Moreover, the non-symmetrical or uneven flow passages or courses of the cross or transverse-head type of extruder apparatus can be the source of other problems or difficulties. For instance, when extrusion molding with stocks of heat curable polymeric molding compounds, the non-symmetrical or uneven flow passages or courses of this type of apparatus produce variant or inconsistent residency periods and temperature conditions within the mass of heat sensitive molding stock as it advances through the apparatus, causing premature or irregular curing therethrough.
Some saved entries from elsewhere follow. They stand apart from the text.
==> config.mk <==
export PLATFORM = sky130hd
export DESIGN_NAME = trace_header_id_extractor
export DESIGN_NICKNAME = d
export VERILOG_FILES = /design/src/sv/thide_pkg.sv /design/src/sv/trace_header_id_extractor.sv /design/src/sv/thide_parser.sv
export SDC_FILE = /design/constraint.sdc
export NUM_CORES = 1
export LEC_CHECK = 0
export BUFFER_PORTS_ARGS = -buffer_cell sky130_fd_sc_hd__buf_2
export CORE_ASPECT_RATIO = 1.4
export CORE_UTILIZATION = 60
export CTS_BUF_LIST = sky130_fd_sc_hd__clkbuf_4 sky130_fd_sc_hd__clkbuf_8 sky130_fd_sc_hd__clkbuf_16
export CTS_CLUSTER_SIZE = 20
export DETAILED_ROUTE_END_ITERATION = 12
export PLACE_DENSITY = 0.8
export SYNTH_ARGS = -nofsm -noshare
export SYNTH_HDL_FRONTEND = slang
export SYNTH_SLANG_ARGS = --single-unit
==> constraint.sdc <==
create_clock -name clk -period 13.4 [get_ports clk]
set_clock_uncertainty 0.1 [all_clocks]
set_input_delay 0.67 -clock clk [delete_from_list [all_inputs] [get_ports clk]]
set_output_delay 0.67 -clock clk [all_outputs]
set_load 0.01 [all_outputs]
Also, molding stock is more prone to become static or retained within this type of apparatus for indeterminate periods of time whereby it can reach such an advanced stage of heat curing that it is no longer sufficiently plastic to be miscible with the balance of the more plastic and yet uncured stock. An advanced stage of cure in portions of the molding stock and a lack of uniform miscibility of the stock disrupts the uniform or smooth continuous flow thereof through the die or mold forming device, and thereby causes imperfections and/or discontinuities within the product molded therefrom as well as a lack of physical homogeneity therein.